The Systems Performance Evaluation Co-operative has made a move to eliminate some of the more arcane compiler optimisations that vendors have been using to achieve peak SPEC benchmark results by adopting parts of a Hewlett-Packard Co proposal. This means that after this year all peak performance results will have to be reported in conjunction with baseline results that adhere to a number of optimisation restrictions so that a vendor might report a peak SPECint92 or SPECrate_int92 figures, but must also show SPECint92 base and SPECrate_int92 base results. Andrew Allison’s BenchPress Quarterly reports the latest crop of SPEC results, which show Digital Equipment Corp’s Alpha 3000/600 to be top of the desktop pile in both SPECint and SPECfp. DEC is followed, in descending order of SPECint results (SPECfp performance differs more widely between systems of similar integer rates) by the Silicon Graphics Inc Indy R4400SC, Silicon Graphics Indigo2 SC, Hewlett-Packard Co HP 9000-712/80i, HP9 000/735 (with the second highest SPECfp mark), DEC 3000/400, IBM Corp RS/6000-370/375, Siemens Nixdorf Informationssysteme AG PC-5S, DEC 3000/300, Sun Microsystems Inc Sparcstation 10/51 and Compaq Computer Corp Systempro/XL, with 28 other desktops measured outperforming a basic 486DX2/50 architecture. The top Silicon Graphics and Hewlett-Packard machines are at around 75% of the performance of DEC’s 3000/600 – Siemens Nixdorf’s PCE-5S is the newcomer, a 66MHz Pentium box that outperforms most workstations, including Sun’s top-of-the-line Sparcstation 10 box. Allison observes that most action is currently occuring around the 60 SPECint92 area. Although he expects IBM’s 80MHz PowerPC 601 to hit the mid-70s integer performance, Intel Corp’s second generation P54C chip is also likely to come in around that mark. This should move the performance battleground on to around the 75 to 90 SPECint92 range by mid-year, Allison believes.
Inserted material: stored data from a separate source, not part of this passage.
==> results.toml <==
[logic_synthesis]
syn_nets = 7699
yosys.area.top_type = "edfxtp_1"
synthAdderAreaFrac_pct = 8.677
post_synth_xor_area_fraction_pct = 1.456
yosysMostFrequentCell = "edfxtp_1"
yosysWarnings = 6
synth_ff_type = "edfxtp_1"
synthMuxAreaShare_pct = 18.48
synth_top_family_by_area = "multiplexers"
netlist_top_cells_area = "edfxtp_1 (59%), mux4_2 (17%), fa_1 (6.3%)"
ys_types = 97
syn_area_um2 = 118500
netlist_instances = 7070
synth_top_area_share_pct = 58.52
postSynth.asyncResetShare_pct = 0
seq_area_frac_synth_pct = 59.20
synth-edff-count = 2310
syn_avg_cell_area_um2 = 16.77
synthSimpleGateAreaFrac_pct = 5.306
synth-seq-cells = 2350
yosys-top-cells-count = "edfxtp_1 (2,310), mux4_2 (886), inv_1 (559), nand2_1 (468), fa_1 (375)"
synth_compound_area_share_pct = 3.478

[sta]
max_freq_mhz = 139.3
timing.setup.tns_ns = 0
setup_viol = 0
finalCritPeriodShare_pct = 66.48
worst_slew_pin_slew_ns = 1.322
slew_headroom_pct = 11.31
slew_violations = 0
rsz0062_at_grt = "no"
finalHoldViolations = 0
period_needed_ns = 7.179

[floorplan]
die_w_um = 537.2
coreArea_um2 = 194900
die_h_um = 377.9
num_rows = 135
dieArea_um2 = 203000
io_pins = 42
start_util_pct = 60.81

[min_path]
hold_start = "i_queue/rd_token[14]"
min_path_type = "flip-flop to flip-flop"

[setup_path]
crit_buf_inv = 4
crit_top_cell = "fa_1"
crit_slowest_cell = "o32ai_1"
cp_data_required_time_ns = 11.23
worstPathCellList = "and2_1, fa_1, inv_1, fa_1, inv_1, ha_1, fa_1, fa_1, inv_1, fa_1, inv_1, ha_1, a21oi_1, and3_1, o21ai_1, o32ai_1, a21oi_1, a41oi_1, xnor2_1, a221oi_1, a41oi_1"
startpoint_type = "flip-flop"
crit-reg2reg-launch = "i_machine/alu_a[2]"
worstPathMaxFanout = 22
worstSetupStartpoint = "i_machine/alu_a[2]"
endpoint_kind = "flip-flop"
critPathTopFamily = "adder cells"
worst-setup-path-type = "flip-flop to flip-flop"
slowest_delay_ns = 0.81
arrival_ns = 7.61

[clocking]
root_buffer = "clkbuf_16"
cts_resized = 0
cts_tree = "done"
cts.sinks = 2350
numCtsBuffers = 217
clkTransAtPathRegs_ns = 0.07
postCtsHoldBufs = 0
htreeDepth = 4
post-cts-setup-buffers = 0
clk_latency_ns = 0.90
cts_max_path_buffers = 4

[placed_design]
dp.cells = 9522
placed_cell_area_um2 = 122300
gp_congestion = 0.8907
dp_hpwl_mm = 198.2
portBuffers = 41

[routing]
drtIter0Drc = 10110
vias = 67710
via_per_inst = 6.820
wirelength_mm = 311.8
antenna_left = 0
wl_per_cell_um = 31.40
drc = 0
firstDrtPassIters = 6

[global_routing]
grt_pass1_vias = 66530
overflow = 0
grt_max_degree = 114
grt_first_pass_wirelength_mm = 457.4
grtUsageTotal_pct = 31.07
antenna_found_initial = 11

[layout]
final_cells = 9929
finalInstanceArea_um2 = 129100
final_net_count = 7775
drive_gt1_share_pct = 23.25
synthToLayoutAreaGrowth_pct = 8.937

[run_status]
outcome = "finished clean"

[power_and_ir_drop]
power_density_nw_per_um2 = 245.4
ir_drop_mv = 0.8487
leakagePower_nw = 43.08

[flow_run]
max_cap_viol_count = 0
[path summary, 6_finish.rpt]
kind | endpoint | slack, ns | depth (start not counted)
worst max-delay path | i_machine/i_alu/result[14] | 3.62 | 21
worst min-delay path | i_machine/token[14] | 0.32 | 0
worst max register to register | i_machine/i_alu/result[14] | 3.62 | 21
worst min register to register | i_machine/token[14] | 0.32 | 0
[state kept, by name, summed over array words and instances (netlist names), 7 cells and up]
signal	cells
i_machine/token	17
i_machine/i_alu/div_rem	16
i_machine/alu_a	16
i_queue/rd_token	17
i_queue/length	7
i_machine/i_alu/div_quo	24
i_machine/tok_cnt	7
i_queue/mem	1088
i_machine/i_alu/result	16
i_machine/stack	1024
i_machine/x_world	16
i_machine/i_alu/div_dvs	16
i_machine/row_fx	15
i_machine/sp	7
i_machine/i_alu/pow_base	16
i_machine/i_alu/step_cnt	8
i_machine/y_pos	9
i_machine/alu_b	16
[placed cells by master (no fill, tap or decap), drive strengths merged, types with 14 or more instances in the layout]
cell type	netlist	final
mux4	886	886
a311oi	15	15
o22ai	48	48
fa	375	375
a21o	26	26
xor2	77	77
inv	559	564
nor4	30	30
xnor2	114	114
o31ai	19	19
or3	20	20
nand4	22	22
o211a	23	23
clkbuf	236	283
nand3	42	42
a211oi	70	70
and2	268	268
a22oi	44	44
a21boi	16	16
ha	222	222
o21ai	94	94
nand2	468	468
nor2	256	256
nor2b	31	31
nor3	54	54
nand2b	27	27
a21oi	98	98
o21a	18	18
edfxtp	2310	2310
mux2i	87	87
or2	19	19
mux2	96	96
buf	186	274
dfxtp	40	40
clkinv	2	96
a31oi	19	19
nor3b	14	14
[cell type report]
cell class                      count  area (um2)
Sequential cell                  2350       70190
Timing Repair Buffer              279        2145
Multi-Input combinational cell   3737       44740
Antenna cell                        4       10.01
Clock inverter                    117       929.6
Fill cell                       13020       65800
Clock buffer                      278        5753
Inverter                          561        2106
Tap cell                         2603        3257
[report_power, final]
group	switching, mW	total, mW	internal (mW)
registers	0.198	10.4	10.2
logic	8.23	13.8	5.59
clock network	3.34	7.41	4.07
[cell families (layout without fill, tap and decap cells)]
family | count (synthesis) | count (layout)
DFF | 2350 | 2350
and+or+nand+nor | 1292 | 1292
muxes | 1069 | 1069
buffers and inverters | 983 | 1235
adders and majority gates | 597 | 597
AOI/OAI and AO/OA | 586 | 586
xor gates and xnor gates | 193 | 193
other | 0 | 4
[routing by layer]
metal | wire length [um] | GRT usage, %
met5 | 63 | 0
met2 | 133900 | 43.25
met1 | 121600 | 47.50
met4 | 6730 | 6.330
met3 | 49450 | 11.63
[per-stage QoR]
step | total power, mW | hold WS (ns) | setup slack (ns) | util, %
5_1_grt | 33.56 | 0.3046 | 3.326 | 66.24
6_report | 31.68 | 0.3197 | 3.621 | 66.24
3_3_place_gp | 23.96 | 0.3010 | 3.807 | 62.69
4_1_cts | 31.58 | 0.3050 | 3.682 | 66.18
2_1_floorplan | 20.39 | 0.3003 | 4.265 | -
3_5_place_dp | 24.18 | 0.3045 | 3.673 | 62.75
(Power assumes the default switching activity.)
Deskside server systems generally come with more raw performance. DEC dominates here again, holding half of the top 10 places in this category, including the top three places with the 7000/610, 3000/800 and 4000/710 – there are three MIPS Technologies Inc R-series-based Siemens Nixdorf boxes and two of IBM’s RS/6000s as well.

Peppering

Thereafter comes a peppering of Hewlett-Packard, IBM and other DEC systems. In the multiprocessor arena the 150MHz MIPS R4400 Silicon Graphics systems dominate (with the 200MHz TFP due). DEC’s weakness in this arena is attributed to a maximum of six central processing units and only one result running OSF/1 to date. Again, a number of Siemens Nixdorf MIPS and Intel boxes show – the Dansk Data A/S Supermax and Solbourne Computer Corp FSeries 6 also figure – while there is no figure for a 20-way Sparcenter 2000 even though the machine was announced for shipment back in December last year. In descending integer order, the 20 CPU Silicon Graphics Challenge XL leads the field, a 16 CPU version will follow, with a 12 processor HP9000 T500 next, then a 16-way Sparcenter 2000 (which clocks a higher SPECrate_fp92 than any other system), 12 CPU Challenge XL, eight-way HP9000 T500, 12 CPU Sparcenter 2000, 8 CPU Challenge XL, six-way DEC 10000/660 and 7000/660.